• [EXERCISE AIM]
Read through the lines below and copy the ones holding the string "more".
[[ RECORDS SUPPLIED, beginning ]]
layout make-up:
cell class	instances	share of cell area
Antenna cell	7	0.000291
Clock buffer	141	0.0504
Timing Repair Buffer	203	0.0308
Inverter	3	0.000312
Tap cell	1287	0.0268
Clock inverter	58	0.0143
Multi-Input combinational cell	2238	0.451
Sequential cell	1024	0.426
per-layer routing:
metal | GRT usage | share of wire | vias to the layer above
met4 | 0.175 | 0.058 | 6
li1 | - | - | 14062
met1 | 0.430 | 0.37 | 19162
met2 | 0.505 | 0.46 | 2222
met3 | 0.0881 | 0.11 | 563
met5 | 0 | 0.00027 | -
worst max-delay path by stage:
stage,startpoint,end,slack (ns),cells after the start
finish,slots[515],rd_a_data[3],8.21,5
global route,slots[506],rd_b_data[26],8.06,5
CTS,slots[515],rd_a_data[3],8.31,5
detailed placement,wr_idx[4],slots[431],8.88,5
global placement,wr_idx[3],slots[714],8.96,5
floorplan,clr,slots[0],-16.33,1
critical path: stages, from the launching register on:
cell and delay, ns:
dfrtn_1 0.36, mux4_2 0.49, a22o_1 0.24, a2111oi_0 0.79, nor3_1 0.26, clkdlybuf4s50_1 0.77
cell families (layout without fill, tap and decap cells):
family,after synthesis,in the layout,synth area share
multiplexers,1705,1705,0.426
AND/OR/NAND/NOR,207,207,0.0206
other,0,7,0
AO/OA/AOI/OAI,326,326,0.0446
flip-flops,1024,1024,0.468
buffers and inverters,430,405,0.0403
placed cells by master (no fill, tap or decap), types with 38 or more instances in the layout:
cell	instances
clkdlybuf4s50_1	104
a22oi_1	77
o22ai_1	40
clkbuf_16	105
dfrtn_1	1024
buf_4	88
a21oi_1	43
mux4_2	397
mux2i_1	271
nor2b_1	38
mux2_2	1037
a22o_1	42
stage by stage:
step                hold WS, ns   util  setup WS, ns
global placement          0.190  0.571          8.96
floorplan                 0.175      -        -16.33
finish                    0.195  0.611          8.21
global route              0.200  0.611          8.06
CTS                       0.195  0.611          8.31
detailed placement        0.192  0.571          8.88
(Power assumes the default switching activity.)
<file path="config.mk">
export PLATFORM = sky130hd
export DESIGN_NAME = hostbus_adapter
export DESIGN_NICKNAME = d
export VERILOG_FILES = /design/src/rtl/hba_pkg.sv /design/src/rtl/hba_decode.sv /design/src/rtl/hba_lanes.sv /design/src/rtl/hba_pair.sv /design/src/rtl/hostbus_adapter.sv
export SDC_FILE = /design/constraint.sdc
export NUM_CORES = 1
export LEC_CHECK = 0
export ABC_AREA = 1
export CAP_MARGIN = 20
export CORE_ASPECT_RATIO = 1.1
export CORE_MARGIN = 2
export CORE_UTILIZATION = 45
export DETAILED_ROUTE_END_ITERATION = 10
export MAX_ROUTING_LAYER = met4
export PLACE_DENSITY = 0.83
export SYNTH_ARGS = -nofsm -noshare
export SYNTH_HDL_FRONTEND = slang
export SYNTH_SLANG_ARGS = --single-unit
</file>
<file path="constraint.sdc">
create_clock -name clk -period 2.15 [get_ports clk]
set_input_delay 0.43 -clock clk [delete_from_list [all_inputs] [get_ports clk]]
set_output_delay 0.43 -clock clk [all_outputs]
set_load 0.01 [all_outputs]
</file>
<file path="src/rtl/tmr_pkg.sv">
package tmr_pkg;
    localparam logic [1:0] OFS_DIV  = 2'd0;
    localparam logic [1:0] OFS_CNT  = 2'd1;
    localparam logic [1:0] OFS_MOD  = 2'd2;
    localparam logic [1:0] OFS_CTL  = 2'd3;
    localparam int         CTL_EN_BIT = 2;

    typedef enum logic [1:0] {
        PH_RUN   = 2'd0,
        PH_PEND  = 2'd1,
        PH_ABORT = 2'd2
    } phase_e;
endpackage

</file>
<file path="src/rtl/tmr_tap_select.sv">
module tmr_tap_select #(
    parameter int DIV_W = 16,
    parameter int TAP0  = 9,
    parameter int TAP1  = 3,
    parameter int TAP2  = 5,
    parameter int TAP3  = 7
) (
    input  logic [DIV_W-1:0] div_val,
    input  logic             enable,
    input  logic [1:0]       rate_sel,
    output logic             gated
);
    logic picked;

    always_comb begin
        unique case (rate_sel)
            2'd0:    picked = div_val[TAP0];
            2'd1:    picked = div_val[TAP1];
            2'd2:    picked = div_val[TAP2];
            default: picked = div_val[TAP3];
        endcase
        gated = picked & enable;
    end
endmodule

</file>
<file path="src/rtl/tmr_read_mux.sv">
module tmr_read_mux #(
    parameter int DIV_W = 16
) (
    input  logic [1:0]       reg_addr,
    input  logic [DIV_W-1:0] div_val,
    input  logic [7:0]       cnt_val,
    input  logic [7:0]       mod_val,
    input  logic             enable,
    input  logic [1:0]       rate_sel,
    output logic [7:0]       rd_data
);
    import tmr_pkg::*;

    always_comb begin
        rd_data = '0;
        unique case (reg_addr)
            OFS_DIV: rd_data = div_val[DIV_W-1 -: 8];
            OFS_CNT: rd_data = cnt_val;
            OFS_MOD: rd_data = mod_val;
            default: begin
                rd_data[CTL_EN_BIT] = enable;
                rd_data[1:0]        = rate_sel;
            end
        endcase
    end
endmodule

</file>
<file path="src/rtl/tick_timer.sv">
module tick_timer #(
    parameter int DIV_W      = 16,
    parameter int PEND_STEPS = 4,
    parameter int TAP0       = 9,
    parameter int TAP1       = 3,
    parameter int TAP2       = 5,
    parameter int TAP3       = 7
) (
    input  logic       clk,
    input  logic       rst_n,
    input  logic       wr_en,
    input  logic [1:0] reg_addr,
    input  logic [7:0] wr_data,
    output logic [7:0] rd_data,
    output logic       irq,
    input  logic       irq_clr
);
    import tmr_pkg::*;

    localparam int STEP_W = $clog2(PEND_STEPS + 1);
    localparam logic [STEP_W-1:0] STEP_LAST = STEP_W'(PEND_STEPS);

    typedef struct packed {
        logic [DIV_W-1:0]  div;
        logic [7:0]        cnt;
        logic [7:0]        mod;
        logic              en;
        logic [1:0]        sel;
        logic              gate;
        phase_e            phase;
        logic [STEP_W-1:0] step;
        logic              irq;
    } tmr_state_t;

    tmr_state_t st_q, st_d;

    logic             wr_div, wr_cnt, wr_mod, wr_ctl;
    logic             frozen;
    logic [DIV_W-1:0] div_nx;
    logic             en_nx;
    logic [1:0]       sel_nx;
    logic             gate_now;

    // decode and the values the tap looks at this tick
    always_comb begin
        wr_div = wr_en && (reg_addr == OFS_DIV);
        wr_cnt = wr_en && (reg_addr == OFS_CNT);
        wr_mod = wr_en && (reg_addr == OFS_MOD);
        wr_ctl = wr_en && (reg_addr == OFS_CTL);
        frozen = (st_q.phase != PH_RUN) && (st_q.step < STEP_LAST);
        if (wr_div)      div_nx = '0;
        else if (frozen) div_nx = st_q.div;
        else             div_nx = st_q.div + 1'b1;
        en_nx  = wr_ctl ? wr_data[CTL_EN_BIT] : st_q.en;
        sel_nx = wr_ctl ? wr_data[1:0]        : st_q.sel;
    end

    tmr_tap_select #(
        .DIV_W(DIV_W), .TAP0(TAP0), .TAP1(TAP1), .TAP2(TAP2), .TAP3(TAP3)
    ) u_tap (
        .div_val  (div_nx),
        .enable   (en_nx),
        .rate_sel (sel_nx),
        .gated    (gate_now)
    );

    // next-state computation
    always_comb begin
        logic [7:0] base;
        logic       fall;
        logic       raise;

        st_d     = st_q;
        st_d.div = div_nx;
        st_d.en  = en_nx;
        st_d.sel = sel_nx;
        if (wr_mod) st_d.mod = wr_data;
        base  = st_q.cnt;
        fall  = 1'b0;
        raise = 1'b0;

        if (frozen) begin
            // pending window: only the step count moves
            st_d.step = st_q.step + 1'b1;
            if (wr_cnt) begin
                st_d.cnt = wr_data;
                if (st_q.phase == PH_PEND) st_d.phase = PH_ABORT;
            end
        end else begin
            if (st_q.phase == PH_PEND) begin
                base  = st_q.mod;
                raise = 1'b1;
            end
            st_d.phase = PH_RUN;
            st_d.step  = '0;
            fall       = st_q.gate & ~gate_now;
            st_d.gate  = gate_now;
            if (wr_cnt && (st_q.phase != PH_PEND)) begin
                st_d.cnt = wr_data;
            end else if (fall) begin
                if (base == 8'hFF) begin
                    st_d.cnt   = 8'h00;
                    st_d.phase = PH_PEND;
                end else begin
                    st_d.cnt = base + 8'd1;
                end
            end else begin
                st_d.cnt = base;
            end
        end

        if (raise)        st_d.irq = 1'b1;
        else if (irq_clr) st_d.irq = 1'b0;
    end

    always_ff @(posedge clk) begin
        if (!rst_n) begin
            st_q <= '0;
        end else begin
            st_q <= st_d;
        end
    end

    tmr_read_mux #(.DIV_W(DIV_W)) u_rd (
        .reg_addr (reg_addr),
        .div_val  (st_q.div),
        .cnt_val  (st_q.cnt),
        .mod_val  (st_q.mod),
        .enable   (st_q.en),
        .rate_sel (st_q.sel),
        .rd_data  (rd_data)
    );

    assign irq = st_q.irq;

    // named views used by the bound checker
    logic [DIV_W-1:0]  div_cur;
    logic [7:0]        cnt_cur;
    logic [1:0]        phase_cur;
    logic [STEP_W-1:0] step_cur;
    assign div_cur   = st_q.div;
    assign cnt_cur   = st_q.cnt;
    assign phase_cur = st_q.phase;
    assign step_cur  = st_q.step;
endmodule

</file>
==> src/rtl/auxsc_pkg.sv <==
package auxsc_pkg;

  typedef enum logic [2:0] {
    ERR_NONE       = 3'd0,
    ERR_ADDR       = 3'd1,
    ERR_TOUT       = 3'd2,
    ERR_NACK       = 3'd3,
    ERR_DEFER      = 3'd4,
    ERR_NACK_DEFER = 3'd5,
    ERR_PHY        = 3'd6
  } errCodeT;

  typedef struct packed {
    logic done;
    logic wrongAddr;
    logic tmo;
    logic nackDefer;
    logic i2cNack;
    logic i2cDefer;
    logic phyErr;
  } statusT;

  // strobes from control to datapath
  typedef struct packed {
    logic launch;
    logic finishEvt;
    logic finishTmo;
  } strobeT;

  typedef enum logic [1:0] {
    ST_IDLE = 2'd0,
    ST_BUSY = 2'd1,
    ST_GAP  = 2'd2
  } ctrlStateT;

endpackage

==> src/rtl/auxsc_datapath.sv <==
module auxsc_datapath
  import auxsc_pkg::*;
#(
  parameter int RETRY_LIMIT = 5
) (
  input  logic    clk,
  input  logic    rstN,
  input  strobeT  stb,
  input  logic    isNative,
  input  statusT  stat,
  output logic    evtSeen,
  output logic    evtFail,
  output errCodeT errCode,
  output logic    replyDefer,
  output logic    cmplValid,
  output logic    irqClear,
  output logic    reconfigReq
);

  localparam int RW = $clog2(RETRY_LIMIT + 1);
  localparam logic [RW-1:0] RETRY_LAST = RW'(RETRY_LIMIT - 1);

  logic          nativeQ;
  logic [RW-1:0] retryCnt;
  errCodeT       evtCode;
  errCodeT       finalCode;
  logic          finishAny;

  // classification of the present status word
  always_comb begin
    evtCode = ERR_NONE;
    if (nativeQ) begin
      if (stat.done)           evtCode = ERR_NONE;
      else if (stat.wrongAddr) evtCode = ERR_ADDR;
      else if (stat.tmo)       evtCode = ERR_TOUT;
      if (stat.nackDefer)      evtCode = ERR_NACK;
      if (stat.phyErr)         evtCode = ERR_PHY;
    end else if (stat.done) begin
      evtCode = (stat.i2cNack || stat.i2cDefer) ? ERR_NACK : ERR_NONE;
    end else begin
      if (stat.wrongAddr)      evtCode = ERR_ADDR;
      else if (stat.tmo)       evtCode = ERR_TOUT;
      if (stat.nackDefer)      evtCode = ERR_NACK_DEFER;
      if (stat.i2cNack)        evtCode = ERR_NACK;
      if (stat.i2cDefer)       evtCode = ERR_DEFER;
      if (stat.phyErr)         evtCode = ERR_PHY;
    end
  end

  always_comb begin
    if (nativeQ)
      evtSeen = stat.done || stat.wrongAddr || stat.tmo || stat.nackDefer || stat.phyErr;
    else
      evtSeen = |stat;
  end

  assign evtFail   = (evtCode != ERR_NONE);
  assign finishAny = stb.finishEvt || stb.finishTmo;
  assign finalCode = stb.finishTmo ? ERR_TOUT : evtCode;

  always_ff @(posedge clk or negedge rstN) begin
    if (!rstN) begin
      nativeQ     <= 1'b0;
      retryCnt    <= '0;
      errCode     <= ERR_NONE;
      replyDefer  <= 1'b0;
      cmplValid   <= 1'b0;
      irqClear    <= 1'b0;
      reconfigReq <= 1'b0;
    end else begin
      cmplValid   <= finishAny;
      irqClear    <= stb.finishEvt && (evtCode == ERR_PHY);
      reconfigReq <= 1'b0;
      if (stb.launch) nativeQ <= isNative;
      if (finishAny) begin
        errCode    <= finalCode;
        replyDefer <= (finalCode != ERR_NONE);
        if (finalCode == ERR_NONE) begin
          retryCnt <= '0;
        end else if (nativeQ) begin
          if (retryCnt == RETRY_LAST) begin
            retryCnt    <= '0;
            reconfigReq <= 1'b1;
          end else begin
            retryCnt <= retryCnt + 1'b1;
          end
        end
      end
    end
  end

  assert_reply_matches_code_R7: assert property (@(posedge clk) disable iff (!rstN)
    cmplValid |-> (replyDefer == (errCode != ERR_NONE)));

  assert_irqclr_only_phy_R5: assert property (@(posedge clk) disable iff (!rstN)
    irqClear |-> (cmplValid && errCode == ERR_PHY));

  assert_reconfig_native_fail_R8: assert property (@(posedge clk) disable iff (!rstN)
    reconfigReq |-> (cmplValid && replyDefer && nativeQ));

  assert_retry_bound_R8: assert property (@(posedge clk) disable iff (!rstN)
    retryCnt <= RETRY_LAST);

endmodule

==> src/rtl/auxsc_ctrl.sv <==
module auxsc_ctrl
  import auxsc_pkg::*;
#(
  parameter int TIMEOUT_CYCLES = 25_000_000,
  parameter int GAP_CYCLES     = 40_000
) (
  input  logic   clk,
  input  logic   rstN,
  input  logic   start,
  input  logic   evtSeen,
  input  logic   evtFail,
  output strobeT stb,
  output logic   ready,
  output logic   busy
);

  localparam int  TMO_W = $clog2(TIMEOUT_CYCLES + 1);
  localparam int  GAP_W = $clog2(GAP_CYCLES + 2);
  localparam bit  GAP_ON = (GAP_CYCLES > 0);
  localparam logic [TMO_W-1:0] TMO_LAST = TMO_W'(TIMEOUT_CYCLES - 1);
  localparam logic [GAP_W-1:0] GAP_LAST = GAP_W'(GAP_ON ? GAP_CYCLES - 1 : 0);

  ctrlStateT        state;
  logic [TMO_W-1:0] tmoCnt;
  logic             inBusy;
  logic             failNow;
  logic             gapDone;

  assign inBusy        = (state == ST_BUSY);
  assign busy          = inBusy;
  assign ready         = (state == ST_IDLE);
  assign stb.launch    = ready && start;
  assign stb.finishEvt = inBusy && evtSeen;
  assign stb.finishTmo = inBusy && !evtSeen && (tmoCnt == TMO_LAST);
  assign failNow       = stb.finishTmo || (stb.finishEvt && evtFail);

  generate
    if (GAP_ON) begin : g_gap
      logic [GAP_W-1:0] gapCnt;
      always_ff @(posedge clk or negedge rstN) begin
        if (!rstN)                 gapCnt <= '0;
        else if (state != ST_GAP)  gapCnt <= '0;
        else                       gapCnt <= gapCnt + 1'b1;
      end
      assign gapDone = (state == ST_GAP) && (gapCnt == GAP_LAST);
    end else begin : g_nogap
      assign gapDone = 1'b1;
    end
  endgenerate

  always_ff @(posedge clk or negedge rstN) begin
    if (!rstN) begin
      state  <= ST_IDLE;
      tmoCnt <= '0;
    end else begin
      case (state)
        ST_IDLE: if (stb.launch) begin
          state  <= ST_BUSY;
          tmoCnt <= '0;
        end
        ST_BUSY: begin
          if (stb.finishEvt || stb.finishTmo)
            state <= (failNow && GAP_ON) ? ST_GAP : ST_IDLE;
          else
            tmoCnt <= tmoCnt + 1'b1;
        end
        ST_GAP:  if (gapDone) state <= ST_IDLE;
        default: state <= ST_IDLE;
      endcase
    end
  end

  assert_busy_from_start_R9: assert property (@(posedge clk) disable iff (!rstN)
    $rose(busy) |-> $past(start));

  assert_gap_after_fail_R9: assert property (@(posedge clk) disable iff (!rstN)
    (failNow && GAP_ON) |=> !ready);

  assert_tmo_bound_R6: assert property (@(posedge clk) disable iff (!rstN)
    inBusy |-> (tmoCnt <= TMO_LAST));

  assert_strobe_onehot_R7: assert property (@(posedge clk) disable iff (!rstN)
    $onehot0(stb));

endmodule

==> src/rtl/aux_status_classifier.sv <==
module aux_status_classifier
  import auxsc_pkg::*;
#(
  parameter int TIMEOUT_CYCLES = 25_000_000,
  parameter int GAP_CYCLES     = 40_000,
  parameter int RETRY_LIMIT    = 5
) (
  input  logic       clk,
  input  logic       rstN,
  input  logic       start,
  input  logic       isNative,
  input  logic       stDone,
  input  logic       stWrongAddr,
  input  logic       stTimeout,
  input  logic       stNackDefer,
  input  logic       stI2cNack,
  input  logic       stI2cDefer,
  input  logic       stPhyErr,
  output logic       ready,
  output logic       busy,
  output logic       cmplValid,
  output logic [2:0] errCode,
  output logic       replyDefer,
  output logic       irqClear,
  output logic       reconfigReq
);

  statusT  stat;
  strobeT  stb;
  logic    evtSeen;
  logic    evtFail;
  errCodeT codeQ;

  assign stat = '{done: stDone, wrongAddr: stWrongAddr, tmo: stTimeout,
                  nackDefer: stNackDefer, i2cNack: stI2cNack,
                  i2cDefer: stI2cDefer, phyErr: stPhyErr};

  auxsc_ctrl #(
    .TIMEOUT_CYCLES(TIMEOUT_CYCLES),
    .GAP_CYCLES    (GAP_CYCLES)
  ) uCtrl (
    .clk    (clk),
    .rstN   (rstN),
    .start  (start),
    .evtSeen(evtSeen),
    .evtFail(evtFail),
    .stb    (stb),
    .ready  (ready),
    .busy   (busy)
  );

  auxsc_datapath #(
    .RETRY_LIMIT(RETRY_LIMIT)
  ) uData (
    .clk        (clk),
    .rstN       (rstN),
    .stb        (stb),
    .isNative   (isNative),
    .stat       (stat),
    .evtSeen    (evtSeen),
    .evtFail    (evtFail),
    .errCode    (codeQ),
    .replyDefer (replyDefer),
    .cmplValid  (cmplValid),
    .irqClear   (irqClear),
    .reconfigReq(reconfigReq)
  );

  assign errCode = codeQ;

  assert_cmpl_needs_busy_R1: assert property (@(posedge clk) disable iff (!rstN)
    cmplValid |-> $past(busy));

  assert_code_held_R7: assert property (@(posedge clk) disable iff (!rstN)
    !cmplValid |-> $stable(errCode));

endmodule

==> config.mk <==
export PLATFORM = sky130hd
export DESIGN_NAME = aux_status_classifier
export DESIGN_NICKNAME = d
export VERILOG_FILES = /design/src/rtl/auxsc_pkg.sv /design/src/rtl/auxsc_datapath.sv /design/src/rtl/auxsc_ctrl.sv /design/src/rtl/aux_status_classifier.sv
export SDC_FILE = /design/constraint.sdc
export NUM_CORES = 1
export LEC_CHECK = 0
export BUFFER_PORTS_ARGS = -buffer_cell sky130_fd_sc_hd__buf_2
export CAP_MARGIN = 20
export CORE_ASPECT_RATIO = 1.2
export CORE_UTILIZATION = 35
export CTS_CLUSTER_DIAMETER = 60
export DETAILED_ROUTE_END_ITERATION = 6
export PLACE_DENSITY = 0.57
export SYNTH_ARGS = -nofsm -noshare
export SYNTH_HDL_FRONTEND = slang
export SYNTH_SLANG_ARGS = --single-unit
export TNS_END_PERCENT = 20
==> constraint.sdc <==
create_clock -name clk -period 2.7 [get_ports clk]
set_input_delay 0.27 -clock clk [delete_from_list [all_inputs] [get_ports clk]]
set_output_delay 0.27 -clock clk [all_outputs]
set_load 0.1 [all_outputs]
==> flow_summary.json <==
{
  "synth_edf_count": 0,
  "final-max-slew-violation-count": 0,
  "final_net_count": 348,
  "port_buffers": 19,
  "layout_commonest_cell": "sky130_fd_sc_hd__dfrtp_1",
  "antenna_found_initial": 0,
  "holdCritPathClass": "in2async",
  "stdcell_count": 425,
  "most-common-layout-cells": "54 x sky130_fd_sc_hd__dfrtp_1, 36 x sky130_fd_sc_hd__nor2_1, 24 x sky130_fd_sc_hd__nand2_1",
  "htree_num_levels": 2,
  "post-cts-setup-buffer-count": 0,
  "row_count": 35,
  "critical_path_arrival_ps": 2680,
  "slowest_stage": "sky130_fd_sc_hd__or4_1",
  "yosysWarnings": 0,
  "run_status": "completed",
  "timing.critical_path.cells": "nand2b_1 > or4_1 > or4_1 > or3_1 > a21oi_1",
  "largest_net_degree_at_the_start_of_global_routing": 31,
  "wire_per_inst_microns": 13.4,
  "drtPass1Iterations": 4,
  "dp.final_hpwl_microns": 4230,
  "headroom_to_the_max_slew_limit": 0.538,
  "power.density_cell_area_nw_per_um2": 711,
  "cts_hold_repair.buffers": 0,
  "numPlacedInstances": 418,
  "starting_density": 0.364,
  "crit_required_ps": 2930,
  "finish.utilization": 0.406,
  "p_leak_nw": 1.33,
  "final_layout_size_suffix_gt1_frac": 0.120,
  "fin_crit_period_ps": 2450,
  "antenna-diode-count": 0,
  "total_power_mw": 2.22,
  "cp_top_family": "simple AND/OR/NAND/NOR gates",
  "postSynthRegisterBits": 54,
  "total_via_count_after_detailed_routing": 2229,
  "path_class": "reg2reg",
  "setup_tns_final_ps": 0,
  "critical-path-top-cell-by-count": "sky130_fd_sc_hd__or4_1",
  "rsz0062_at_grt": "false",
  "final.hold.worst_slack_ps": 0.983,
  "core_region_area_sq_um": 7710,
  "gp_congestion": 0.773,
  "finalInstanceArea_sq_um": 3130,
  "worst_max_slew_pin_slew_ps": 693,
  "setup_viol": 0,
  "cts.sink_count": 54,
  "ff2ff_setup_slack_ps": 250,
  "number_of_remaining_drc_errors": 0,
  "synthArstFlopShare": 1.00,
  "ant_nets": 0,
  "viasPerCell": 5.24,
  "drt_iter0_drcs": 115,
  "track_usage": 0.148,
  "synth.avg_cell_area_sq_um": 9.12,
  "max_cap_violations": 0,
  "synthesis.nets": 323,
  "clock_tree.buffer_depth": 2,
  "placed_cell_area_sq_um": 3050,
  "critical_path_peak_fanout": 10,
  "synthesis.instances": 308,
  "cp.buffers_inverters": 0,
  "timing.critical_path.from_type": "flip-flop",
  "end_kind": "flip-flop",
  "post_synth_instance_area_sq_um": 2810,
  "final_min_period_over_clock_period": 0.907,
  "die_y_microns": 100,
  "grt_pass1_vias": 2253,
  "cts.reportedPaths.clkPinSlew_ps": 90,
  "floorplan.die_area_sq_um": 8390,
  "ir_worst_vdd_mv": 0.694,
  "clk_latency_ps": 300,
  "clock-root-buffer": "sky130_fd_sc_hd__clkbuf_8",
  "finalClockSkew_ps": 5.05,
  "top_level_ports": 20,
  "area.growth.synth_to_final_pct": 11.4,
  "post_synth_num_cell_types": 42,
  "grt_pass1_wl_microns": 10100,
  "timing_hold_violations_final": 0,
  "chipWidth_microns": 83.8,
  "final_critical_path_setup_slack_ps": 252,
  "detail_route.wirelength_microns": 5690,
  "globalRoute.totalOverflow": 0,
  "numCtsBuffers": 5,
  "synth_sequential_area_ratio": 0.481,
  "synth_top_flop_cell": "sky130_fd_sc_hd__dfrtp_1",
  "critical-path-max-stage-delay_ps": 700,
  "max_clock_freq_mhz": 408,
  "post_cts.resized_instances": 0,
  "pre_cts_slack_ps": 43.9,
  "tritoncts": "built"
}
==> cell usage after synthesis, types with 5 or more instances <==
cell type                  number  area share
sky130_fd_sc_hd__a21oi_1       14       0.025
sky130_fd_sc_hd__and4_1         5       0.016
sky130_fd_sc_hd__clkbuf_1      10       0.013
sky130_fd_sc_hd__dfrtp_1       54        0.48
sky130_fd_sc_hd__inv_1         15       0.020
sky130_fd_sc_hd__nand2_1       24       0.032
sky130_fd_sc_hd__nand3_1       17       0.030
sky130_fd_sc_hd__nand4_1       10       0.022
sky130_fd_sc_hd__nor2_1        36       0.048
sky130_fd_sc_hd__nor3_1        12       0.021
sky130_fd_sc_hd__o21ai_0       20       0.036
sky130_fd_sc_hd__or3_1         13       0.029
sky130_fd_sc_hd__xnor2_1       11       0.034
sky130_fd_sc_hd__xor2_1        15       0.047
==> final cells by class <==
class,count,area (sq um)
well taps,92,115
flip-flops and latches,54,1350
repair buffers,29,170
clock buffers,7,76.3
inverters,15,56.3
multi-input cells,228,1360
fillers,791,4580
==> routing by layer <==
layer	share of wire	wire (microns)	GRT usage
met2	0.49	2810	0.267
met5	0	0	0
met1	0.48	2720	0.183
met4	0.011	61	0.0469
met3	0.016	92	0.0197
==> power by group <==
| group | total [mW] | internal, mW | switching (mW) |
|---|---|---|---|
| registers | 0.946 | 0.895 | 0.0506 |
| logic | 0.851 | 0.192 | 0.659 |
| clock network | 0.428 | 0.180 | 0.248 |
| total | 2.22 | 1.27 | 0.958 |
==> worst paths after layout <==
check / from / to / cells after the start
setup reg to reg: uCtrl.state[1]$_DFFE_PN0P_ / uCtrl.tmoCnt[13]$_DFFE_PN0P_ / 5
setup / recovery: uCtrl.state[1]$_DFFE_PN0P_ / uCtrl.tmoCnt[13]$_DFFE_PN0P_ / 5
hold reg to reg: uCtrl.g_gap.gapCnt[0]$_DFF_PN0_ / uCtrl.g_gap.gapCnt[0]$_DFF_PN0_ / 1
max in group asynchronous: rstN / uData.retryCnt[0]$_DFFE_PN0P_ / 2
min in group clk: isNative / uData.nativeQ$_DFFE_PN0P_ / 3
hold / removal: rstN / uCtrl.tmoCnt[11]$_DFFE_PN0P_ / 1
==> registers in the layout (all words and copies together) (netlist names) <==
signal              flops
uData.replyDefer        1
uCtrl.state             2
uCtrl.tmoCnt           25
uCtrl.g_gap.gapCnt     16
uData.cmplValid         1
uData.nativeQ           1
uData.reconfigReq       1
uData.errCode           3
uData.retryCnt          3
uData.irqClear          1
==> kinds of logic after synthesis <==
| kind of cell | after synthesis | share of synthesized area |
|---|---|---|
| buffers and inverters | 26 | 0.0352 |
| and+or+nand+nor | 146 | 0.273 |
| adders and majority gates | 4 | 0.0178 |
| xor gates and xnor gates | 26 | 0.0811 |
| DFF | 54 | 0.481 |
| AOI/OAI and AO/OA | 52 | 0.112 |
==> worst register-to-register path: cells and delay by family, from the launching register on <==
family             cells  cell delay, ps
DFF                    1             400
AOI/OAI and AO/OA      1             140
and+or+nand+nor        4            1840
(Power assumes the default switching activity.)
[[ RECORDS SUPPLIED, end ]]
• [SOLVED EXERCISE]
placed cells by master (no fill, tap or decap), types with 38 or more instances in the layout:
==> cell usage after synthesis, types with 5 or more instances <==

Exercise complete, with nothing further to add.